研究課題
慢性甲状腺炎(橋本病)に伴う自己免疫性疾患である“橋本脳症”は免疫治療によって治癒可能な疾患である.申請者らは本症の分子診断マーカーとして患者血清中の自己抗体(抗NAE抗体)を同定している.本研究では,①生物発光を用いた免疫沈降法(LIPS法)による新規の定量的・迅速な自己抗体(抗NAE抗体)の測定法の開発,②橋本脳症の発症・臨床病型・治療効果等の臨床要素を規定する自己抗体の多様性の解明のための,抗原部位(エピトープ)や新規自己抗体の検索,の2点を行う.これによって,橋本脳症の発症予知や早期診断・治療に結びつけることができる自己抗体測定システムを構築する.平成27年度中は,NAE抗原とルシフェラーゼのキメラ蛋白を発現する融合遺伝子を哺乳類発現ベクターに挿入・構築し,生物発光が得られることをルミノメーターを用いて確認できた.一方,平成27年度に全国より橋本脳症が疑われ,抗NAE抗体測定の依頼があった患者血清が300検体以上に達した.これらを元に,抗NAE抗体が既知の血清を用いて,電気泳動を用いる従来の方法と生物発光を用いるLIPS報の間での相関を検定していく.
2: おおむね順調に進展している
LIPS法による解析に必要なNAEとルシフェラーゼ融合蛋白を発現できる遺伝子の構築は完了し,免疫沈澱の条件設定の段階に達した.また,電気泳動を用いる従来法によって自己抗体(抗NAE抗体)が存在する血清も多数を得ることができた.
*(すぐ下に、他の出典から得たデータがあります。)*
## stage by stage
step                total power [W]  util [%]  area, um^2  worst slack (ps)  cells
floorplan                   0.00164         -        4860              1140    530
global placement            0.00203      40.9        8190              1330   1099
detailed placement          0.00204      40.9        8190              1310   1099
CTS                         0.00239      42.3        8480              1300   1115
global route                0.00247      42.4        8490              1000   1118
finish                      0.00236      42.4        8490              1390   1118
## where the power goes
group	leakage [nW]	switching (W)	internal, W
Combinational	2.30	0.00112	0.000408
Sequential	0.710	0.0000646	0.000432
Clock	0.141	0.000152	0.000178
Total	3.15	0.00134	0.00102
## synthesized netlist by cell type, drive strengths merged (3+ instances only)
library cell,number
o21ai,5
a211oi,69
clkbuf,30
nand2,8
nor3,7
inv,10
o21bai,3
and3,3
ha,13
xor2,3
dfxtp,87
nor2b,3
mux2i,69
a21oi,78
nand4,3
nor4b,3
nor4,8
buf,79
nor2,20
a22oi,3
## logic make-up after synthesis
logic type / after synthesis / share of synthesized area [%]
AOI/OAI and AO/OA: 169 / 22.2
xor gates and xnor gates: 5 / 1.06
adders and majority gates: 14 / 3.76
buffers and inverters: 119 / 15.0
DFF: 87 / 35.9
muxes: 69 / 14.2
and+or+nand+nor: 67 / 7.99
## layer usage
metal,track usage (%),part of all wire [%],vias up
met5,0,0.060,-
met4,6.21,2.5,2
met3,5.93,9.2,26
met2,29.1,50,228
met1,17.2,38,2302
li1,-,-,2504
--- src/flat_wrapper.sv ---
// flat-port wrapper written by rule: the top's interface ports become plain ports
module ifetch_unit_flat import ifetch_pkg::*;
#(
    parameter logic [31:0] RESET_PC = 32'h0000_0000
)
  (clk, rst_n, bus_mem_req, bus_mem_addr_I, bus_inst_valid, bus_inst, bus_inst_pc, bus_fetch_fault, bus_mem_ready, bus_mem_rdata_I, bus_inst_ready, bus_redirect_valid, bus_redirect_pc);
  ifetch_unit_if bus_i ();
  input  logic clk;
  input  logic rst_n;
  output wire logic [$bits(bus_i.mem_req)-1:0] bus_mem_req;
  output wire logic [$bits(bus_i.mem_addr_I)-1:0] bus_mem_addr_I;
  output wire logic [$bits(bus_i.inst_valid)-1:0] bus_inst_valid;
  output wire logic [$bits(bus_i.inst)-1:0] bus_inst;
  output wire logic [$bits(bus_i.inst_pc)-1:0] bus_inst_pc;
  output wire logic [$bits(bus_i.fetch_fault)-1:0] bus_fetch_fault;
  input wire logic [$bits(bus_i.mem_ready)-1:0] bus_mem_ready;
  input wire logic [$bits(bus_i.mem_rdata_I)-1:0] bus_mem_rdata_I;
  input wire logic [$bits(bus_i.inst_ready)-1:0] bus_inst_ready;
  input wire logic [$bits(bus_i.redirect_valid)-1:0] bus_redirect_valid;
  input wire logic [$bits(bus_i.redirect_pc)-1:0] bus_redirect_pc;
  assign bus_mem_req = bus_i.mem_req;
  assign bus_mem_addr_I = bus_i.mem_addr_I;
  assign bus_inst_valid = bus_i.inst_valid;
  assign bus_inst = bus_i.inst;
  assign bus_inst_pc = bus_i.inst_pc;
  assign bus_fetch_fault = bus_i.fetch_fault;
  assign bus_i.mem_ready = bus_mem_ready;
  assign bus_i.mem_rdata_I = bus_mem_rdata_I;
  assign bus_i.inst_ready = bus_inst_ready;
  assign bus_i.redirect_valid = bus_redirect_valid;
  assign bus_i.redirect_pc = bus_redirect_pc;
  ifetch_unit #(.RESET_PC(RESET_PC)) u_core (.clk(clk), .rst_n(rst_n), .bus(bus_i));
endmodule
LIPS法に必要な融合蛋白を発現できる遺伝子を用いた免疫沈澱の条件設定によって抗NAE抗体の迅速測定法を開発する.LIPS法を用いた迅速測定によりNAEの抗原エピトープを絞り込む.
実験が順調に進み,物品費の使用が少なかったため.
物品費,人件費等で使用予定.
すべて 2016 2015
すべて 雑誌論文 (10件) (うち国際共著 1件、 査読あり 4件、 オープンアクセス 1件、 謝辞記載あり 1件) 学会発表 (3件) (うち国際学会 2件、 招待講演 1件) 図書 (5件)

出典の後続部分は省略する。